Strony

środa, 17 lutego 2021

Edmund James O'Reilly, S.J.: W sprawie idei Długiego Wakatu Stolicy Apostolskiej

 

 Edmund James O'Reilly, S.J.: W sprawie idei Długiego Wakatu Stolicy Apostolskiej

Przez Johna Daly'ego

Zrewidowany i zredagowany przez Johna Lane'a, październik 1999 r.

W 1882 roku w Anglii ukazała się książka "The Relations of the Church to Society - Theological Essays", zawierająca 29 esejów ks. Edmunda Jamesa O'Reilly S.J., jednego z czołowych teologów swoich czasów. Książka wyraża ze wspaniałą klarownością i zwięzłością wiele ważnych prawd teologicznych i spostrzeżeń na tematy pośrednio, jak również bezpośrednio związane z jej głównym tematem. Dla naszych celów książka ma pod jednym względem jeszcze większe znaczenie niż w chwili jej wydania, gdyż o. O'Reilly z całą powagą takiego autorytetu, jaki posiada, wyraża następujące opinie:

1. że trwający przez dłuższy czas wakat w Stolicy Apostolskiej nie może być uznany za niezgodny z obietnicami Chrystusa co do niedoskonałości Kościoła; oraz

2. że niezwykle pochopnie byłoby ustalać wszelkie przesądzone granice tego, na co Bóg będzie gotów pozwolić Stolicy Apostolskiej (oczywiście inne niż to, że prawdziwy papież nigdy nie popadnie w herezję, ani w żaden sposób nie popełni błędu).

Ojciec O'Reilly nie ma oczywiście statusu papieża czy doktora Kościoła, ale to powiedziawszy, z pewnością nie był to znikomy autorytet. Pewne wyobrażenie o szacunku, jakim go darzono, można uzyskać na podstawie następujących faktów:

- Kardynał Cullen, ówczesny biskup Armagh, wybrał go na swego teologa na Synodzie w Thurles w 1850 roku. Dr. Brown, biskup Shrewsbury, wybrał go na swojego teologa na Synodzie w Shrewsbury.

- Dr. Furlong, biskup Ferns i jego były współpracownik jako profesor teologii na Maynooth, wybrał go na teologa na Synodzie w Maynooth.

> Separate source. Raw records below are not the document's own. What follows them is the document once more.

$ cat config.mk
export PLATFORM = sky130hd
export DESIGN_NAME = clkmode_ctrl
export DESIGN_NICKNAME = d
export VERILOG_FILES = /design/src/rtl/cm_pkg.sv /design/src/rtl/cm_regs.sv /design/src/rtl/cm_settle.sv /design/src/rtl/cm_vco_div.sv /design/src/rtl/cm_ref_dbl.sv /design/src/rtl/clkmode_ctrl.sv
export SDC_FILE = /design/constraint.sdc
export NUM_CORES = 1
export LEC_CHECK = 0
export BUFFER_PORTS_ARGS = -buffer_cell sky130_fd_sc_hd__buf_2
export CORE_MARGIN = 2
export CORE_UTILIZATION = 55
export CTS_BUF_LIST = sky130_fd_sc_hd__clkbuf_16
export DETAILED_ROUTE_END_ITERATION = 8
export PLACE_DENSITY = 0.71
export SLEW_MARGIN = 20
export SYNTH_ARGS = -nofsm -noshare
export SYNTH_HDL_FRONTEND = slang
export SYNTH_HIERARCHICAL = 1
export SYNTH_SLANG_ARGS = --single-unit
export TNS_END_PERCENT = 10
$ cat constraint.sdc
create_clock -name clk -period 7.1 [get_ports clk]
set_input_delay 0.71 -clock clk [delete_from_list [all_inputs] [get_ports clk]]
set_output_delay 0.71 -clock clk [all_outputs]
set_load 0.005 [all_outputs]
$ cat src/rtl/cm_pkg.sv
package cm_pkg;
  localparam int SEL_W      = 2;
  localparam int DIV_STAGES = 2;
  localparam int DATA_W     = 8;
  localparam logic ADDR_MULT = 1'b0;
  localparam logic ADDR_CTRL = 1'b1;

  typedef struct packed {
    logic             bypass;
    logic             halt_vco;
    logic             halt_osc;
    logic [SEL_W-1:0] sel;
  } ctrl_t;

  localparam ctrl_t CTRL_INIT = '{bypass: 1'b1, halt_vco: 1'b0,
                                  halt_osc: 1'b0, sel: '0};
endpackage

$ cat src/rtl/cm_regs.sv
module cm_regs
  import cm_pkg::*;
#(
  parameter logic [DATA_W-1:0] MULT_INIT = 8'd64
) (
  input  logic              clk,
  input  logic              rst,
  input  logic              wr_en,
  input  logic              wr_addr,
  input  logic [DATA_W-1:0] wr_data,
  input  logic              ref_g,
  input  logic              vco_ready,
  output ctrl_t             ctrl_q,
  output logic              byp_eff,
  output logic [DATA_W-1:0] mult_q
);
  localparam int CTRL_W = $bits(ctrl_t);

  logic ctrl_wr;
  assign ctrl_wr = wr_en && (wr_addr == ADDR_CTRL);

  always_ff @(posedge clk) begin
    if (rst) begin
      ctrl_q  <= CTRL_INIT;
      mult_q  <= MULT_INIT;
      byp_eff <= CTRL_INIT.bypass;
    end else begin
      if (wr_en && (wr_addr == ADDR_MULT))
        mult_q <= wr_data;
      if (ctrl_wr)
        ctrl_q <= ctrl_t'(wr_data[CTRL_W-1:0]);
      if (ctrl_wr && wr_data[CTRL_W-1])
        byp_eff <= 1'b1;
      else if (!ctrl_q.bypass && ref_g && vco_ready)
        byp_eff <= 1'b0;
    end
  end
endmodule

$ cat src/rtl/cm_settle.sv
module cm_settle #(
  parameter int SETTLE_TICKS = 328
) (
  input  logic clk,
  input  logic rst,
  input  logic halt_vco,
  input  logic ref_g,
  output logic vco_ready
);
  localparam int CNT_W = $clog2(SETTLE_TICKS + 1);
  localparam logic [CNT_W-1:0] LIMIT = CNT_W'(SETTLE_TICKS);

  logic [CNT_W-1:0] cnt;
  logic [CNT_W-1:0] cnt_nxt;
  assign cnt_nxt = cnt + 1'b1;

  always_ff @(posedge clk) begin
    if (rst || halt_vco) begin
      cnt       <= '0;
      vco_ready <= 1'b0;
    end else if (ref_g && (cnt != LIMIT)) begin
      cnt       <= cnt_nxt;
      vco_ready <= (cnt_nxt == LIMIT);
    end
  end
endmodule

$ cat src/rtl/cm_vco_div.sv
module cm_vco_div #(
  parameter int STAGES = 2,
  parameter int SEL_W  = 2
) (
  input  logic             clk,
  input  logic             rst,
  input  logic             vco_g,
  input  logic             halt_vco,
  input  logic [SEL_W-1:0] req_sel,
  output logic [STAGES:0]  taps,
  output logic             wrap,
  output logic [SEL_W-1:0] act_sel
);
  logic [STAGES-1:0] cnt;

  assign taps[0] = vco_g;
  for (genvar k = 1; k <= STAGES; k++) begin : g_tap
    assign taps[k] = vco_g && (&cnt[k-1:0]);
  end
  assign wrap = taps[STAGES];

  always_ff @(posedge clk) begin
    if (rst) begin
      cnt     <= '0;
      act_sel <= '0;
    end else begin
      if (vco_g)
        cnt <= cnt + 1'b1;
      if (wrap || halt_vco)
        act_sel <= req_sel;
    end
  end
endmodule

$ cat src/rtl/cm_ref_dbl.sv
module cm_ref_dbl #(
  parameter int PER_W = 16
) (
  input  logic clk,
  input  logic rst,
  input  logic ref_g,
  output logic dbl_tick
);
  logic [PER_W-1:0] per_cnt;
  logic [PER_W-1:0] half;
  logic [PER_W-1:0] per_nxt;
  assign per_nxt = per_cnt + 1'b1;

  always_ff @(posedge clk) begin
    if (rst) begin
      per_cnt <= '0;
      half    <= '0;
    end else if (ref_g) begin
      per_cnt <= '0;
      half    <= per_nxt >> 1;
    end else if (per_cnt != '1) begin
      per_cnt <= per_nxt;
    end
  end

  assign dbl_tick = ref_g || ((half != '0) && (per_nxt == half));
endmodule

$ cat src/rtl/clkmode_ctrl.sv
module clkmode_ctrl
  import cm_pkg::*;
#(
  parameter int                SETTLE_TICKS = 328,
  parameter int                PER_W        = 16,
  parameter logic [DATA_W-1:0] MULT_INIT    = 8'd64
) (
  input  logic              clk,
  input  logic              rst,
  input  logic              ref_tick,
  input  logic              vco_tick,
  input  logic              wr_en,
  input  logic              wr_addr,
  input  logic [DATA_W-1:0] wr_data,
  output logic              sys_ce,
  output logic              vco_ready,
  output logic [DATA_W-1:0] pll_mult
);
  ctrl_t                ctrl_q;
  logic                 byp_eff;
  logic                 ref_g;
  logic                 vco_g;
  logic                 dbl_tick;
  logic [DIV_STAGES:0]  taps;
  logic                 vco_wrap;
  logic [SEL_W-1:0]     act_sel;
  logic                 src_pulse;

  assign ref_g = ref_tick && !ctrl_q.halt_osc;
  assign vco_g = vco_tick && !ctrl_q.halt_vco && !ctrl_q.halt_osc;

  cm_regs #(.MULT_INIT(MULT_INIT)) u_regs (
    .clk(clk), .rst(rst), .wr_en(wr_en), .wr_addr(wr_addr),
    .wr_data(wr_data), .ref_g(ref_g), .vco_ready(vco_ready),
    .ctrl_q(ctrl_q), .byp_eff(byp_eff), .mult_q(pll_mult)
  );

  cm_settle #(.SETTLE_TICKS(SETTLE_TICKS)) u_settle (
    .clk(clk), .rst(rst), .halt_vco(ctrl_q.halt_vco),
    .ref_g(ref_g), .vco_ready(vco_ready)
  );

  cm_vco_div #(.STAGES(DIV_STAGES), .SEL_W(SEL_W)) u_div (
    .clk(clk), .rst(rst), .vco_g(vco_g), .halt_vco(ctrl_q.halt_vco),
    .req_sel(ctrl_q.sel), .taps(taps), .wrap(vco_wrap), .act_sel(act_sel)
  );

  cm_ref_dbl #(.PER_W(PER_W)) u_dbl (
    .clk(clk), .rst(rst), .ref_g(ref_g), .dbl_tick(dbl_tick)
  );

  always_comb begin
    src_pulse = dbl_tick;
    for (int k = 0; k <= DIV_STAGES; k++)
      if (act_sel == SEL_W'(k))
        src_pulse = taps[k];
  end

  always_ff @(posedge clk) begin
    if (rst)
      sys_ce <= 1'b0;
    else
      sys_ce <= !ctrl_q.halt_osc && (byp_eff ? ref_g : src_pulse);
  end
endmodule

==> summary.txt <==
CTS Buf Count -> 9
Clk pin slew, worst setup/hold paths -> 0.05 ns
Htree depth -> 3
Clock sinks -> 60
Max-Cap Viols -> 0
Pre-CTS setup slack -> 4.40 ns
Die height -> 78.3 µm
RSZ-0062 raised after global routing -> no
Fraction of registers with async set or reset after synthesis -> 0
WP data arrival -> 2.94 ns
Slack of the critical path -> 4.34 ns
Hold_sp -> u_regs/ctrl_q[4]
Clk buf depth -> 2
GPL Wtd Cong -> 0.917
Critical path endpoint category -> flip-flop
Setup TNS -> 0 ns
DR pass1 iterations -> 5
Grt ovf -> 0
DR vias -> 2,516
Final Critical Period -> 2.76 ns
Post-synth EDFFs -> 0
R2r setup slk -> 4.34 ns
Slew @ Worst Pin -> 0.758 ns
Final Core Density -> 0.635
Register area share after synthesis -> 0.396
R2R Path Start -> u_dbl/per_cnt[0]
Mapped Nets -> 361
All-layer global routing usage -> 0.226
Input/output buffers -> 23
Worst-Skew Late Latency -> 0.32 ns
NetSw -> 196 µW
Sw frac -> 0.233
Largest net degree at the start of global routing -> 39
Flop pwr share -> 0.432
Slew margin rel. -> 0.493
Reg2reg path depth -> 10
Cells after synthesis -> 343
Outcome -> complete, no violations
Req. time, crit path -> 7.28 ns
Hold/Removal Path Class -> flip-flop to flip-flop
Crit path kind -> flip-flop to flip-flop
Clock root buffer -> clkbuf_16
Yosys warns -> 6
# resized after CTS -> 0
DP HPWL -> 4.34 mm
Postcts setup bufs -> 0
Hold path depth -> 2
CP max FO -> 6
Worst vdd rail ir drop -> 0.170 mV
Pleak -> 1.27 nW
Antenna Cells -> 0
DR WL/cell -> 14.9 µm
Antenna violations before repair -> 0
Avg Synthesized Cell Area -> 8.85 µm²
DR DRC count -> 0
Area growth syn-to-layout -> 13.1%
PwrDens -> 245 nW/µm²
Hold endpoint -> u_regs/ctrl_q[4]
Clk pwr share -> 0.491
Number of library cell types mapped by synthesis -> 59
Final #Nets -> 379
Routed wire length -> 6.54 mm
Total Die Area -> 6130 µm²
CTS tree -> done
Final hold vios -> 0
CP startpoint kind -> flip-flop
Skew final -> 0.00546 ns
I/O pins -> 24
Final period util -> 0.389
Core area -> 5410 µm²
Initial Util -> 0.562
# setup viols final -> 0
Fmax -> 0.362 GHz
Share of layout cells above drive strength 1 -> 0.178
First-pass GRT wire length -> 10.9 mm
Die width -> 78.3 µm
Synthesized cell area -> 3040 µm²
Power Internal -> 645 µW
Yosys reg bits -> 60
Final Max Slew Viols -> 0
DR iter-0 viols -> 203
Post-DRT Antenna Nets -> 0
Power share of the combinational group -> 0.077
Vias in the first global route -> 2,405
Hold-fix buffers, CTS -> 0
Vias per inst -> 5.74
Worst r2r dst -> sys_ce
Top FF cell, synth -> dfxtp_1
Row count -> 27
==> power by group through the flow <==
stage	clock [mW]	sequential [mW]	combinational, mW
after floorplan	0	0.367	0.0493
after global placement	0	0.369	0.0633
after detailed placement	0	0.370	0.0645
after CTS	0.420	0.363	0.0649
after global routing	0.432	0.365	0.0732
final	0.413	0.364	0.0649
==> final cells by class <==
| type | count | area [µm²] |
|---|---|---|
| fill | 465 | 1970 |
| timing repair buffer | 24 | 123 |
| clock inverter | 7 | 60.1 |
| clock buffer | 9 | 225 |
| sequential | 60 | 1200 |
| tap | 72 | 90.1 |
| multi-input combinational | 256 | 1700 |
| inverter | 10 | 37.5 |
==> critical path, cell delays in order, from the launching register on <==
cell     delay [ns]
dfxtp_1        0.48
ha_1           0.31
nand4_2        0.21
nor3_2         0.38
xnor2_1        0.10
o21ai_0        0.18
nor3_1         0.07
a41o_1         0.24
mux4_2         0.45
mux2i_1        0.14
nor3_1         0.06
==> routing by layer <==
metal / vias up / wire length [µm] / track usage
met5: - / 0 / 0
met4: 0 / 108 / 0.109
met3: 16 / 292 / 0.0517
met2: 68 / 3020 / 0.361
met1: 1186 / 3120 / 0.288
li1: 1246 / - / -
==> logic make-up after synthesis <==
family,after synthesis,synth area share
flops,60,0.396
mux,9,0.0342
buf+inv,27,0.0462
fa+ha+maj,4,0.0165
simple gates,140,0.252
compound gates,66,0.149
xor+xnor,37,0.107
==> sequential cells by signal (all words and copies together), names as in the netlist <==
| signal | flops |
|---|---|
| u_regs/byp_eff | 1 |
| u_settle/vco_ready | 1 |
| u_div/cnt | 2 |
| sys_ce | 1 |
| u_settle/cnt | 9 |
| u_regs/ctrl_q | 5 |
| u_div/act_sel | 2 |
| u_regs/mult_q | 8 |
| u_dbl/per_cnt | 16 |
| u_dbl/half | 15 |
==> through the flow <==
step,area (µm²),cells,power (mW),hold WS [ns]
finish,3430,438,0.841,0.444
CTS,3430,438,0.848,0.441
global placement,3150,422,0.432,0.429
floorplan,3040,343,0.416,0.417
detailed placement,3150,422,0.434,0.433
global route,3430,438,0.870,0.478
==> Yosys cell counts (3+ instances only) <==
| cell type | number | area share |
|---|---|---|
| xnor2_1 | 22 | 0.063 |
| nor2b_1 | 4 | 0.0082 |
| a21oi_2 | 6 | 0.017 |
| xor2_1 | 15 | 0.043 |
| inv_1 | 10 | 0.012 |
| nor4_1 | 4 | 0.0082 |
| buf_1 | 3 | 0.0037 |
| and3_1 | 4 | 0.0082 |
| nor2_1 | 34 | 0.042 |
| mux2i_1 | 7 | 0.023 |
| nand2_1 | 36 | 0.045 |
| a21oi_1 | 23 | 0.038 |
| ha_1 | 4 | 0.016 |
| a211oi_1 | 14 | 0.035 |
| nor4_2 | 4 | 0.016 |
| nand4_1 | 8 | 0.016 |
| buf_4 | 6 | 0.015 |
| o21ai_0 | 7 | 0.012 |
| nand2b_1 | 6 | 0.012 |
| nor3_1 | 4 | 0.0066 |
| dfxtp_1 | 60 | 0.40 |
| clkbuf_1 | 5 | 0.0062 |
| nand3_1 | 14 | 0.023 |
==> cell usage in the layout (no fill, tap or decap), types with 6 or more instances in the layout <==
master     instances
nand4_1            8
inv_1             12
a21oi_2            6
dfxtp_1           60
mux2i_1            7
o21ai_0            7
a211oi_1          14
nand2_1           36
buf_2             23
xor2_1            15
nand3_1           14
xnor2_1           22
clkbuf_16          9
a21oi_1           23
nor2_1            34
nand2b_1           6
==> worst max path at each step <==
stage / start / to / slack [ns]
after CTS: u_dbl/per_cnt[0] / sys_ce / 4.38
final: u_dbl/per_cnt[0] / sys_ce / 4.34
after global placement: u_dbl/per_cnt[0] / sys_ce / 4.49
after detailed placement: u_dbl/per_cnt[0] / sys_ce / 4.40
after floorplan: u_dbl/per_cnt[0] / sys_ce / 4.68
after global routing: u_dbl/per_cnt[2] / sys_ce / 4.18
Power figures use the tool's default switching activity.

- Został on mianowany profesorem teologii na Katolickim Uniwersytecie w Dublinie przy jego założeniu. Generał Towarzystwa Jezusowego, o. Beckx, zaproponował mianowanie go profesorem teologii w Kolegium Rzymskim, choć, jak się okazało, okoliczności niezwiązane z o. O'Reilly'm nie pozwoliły na jego mianowanie.

- Na konferencji poświęconej studiom filozoficznym i teologicznym w Towarzystwie Jezusowym został wybrany, by reprezentować wszystkie anglojęzyczne "prowincje" Towarzystwa - to znaczy Irlandię, Anglię, Maryland i inne podziały Stanów Zjednoczonych.

Krótko mówiąc, o. O'Reilly był powszechnie uznawany za jednego z najbardziej erudycyjnych i ważnych teologów swoich czasów.

Na koniec warto zacytować następujący cytat dr Warda w słusznie znanym Dublin Review (styczeń 1876) (podkreślenie dodane):

"Cokolwiek pisze tak zdolny i solidnie wykształcony teolog - tak uległym Kościołowi i tak ugruntowanym na starożytnych ścieżkach teologicznych - nie może być jedynie sygnałem korzystnym dla katolickiego czytelnika w tych niespokojnych i niebezpiecznych czasach".

Dr Ward uważał, że jego czasy były niespokojne i niebezpieczne! Cóż, zobaczmy teraz, jakie "korzyści sygnałowe" my, nieco ponad sto lat później, możemy czerpać z niektórych pism o. O'Reilly'ego.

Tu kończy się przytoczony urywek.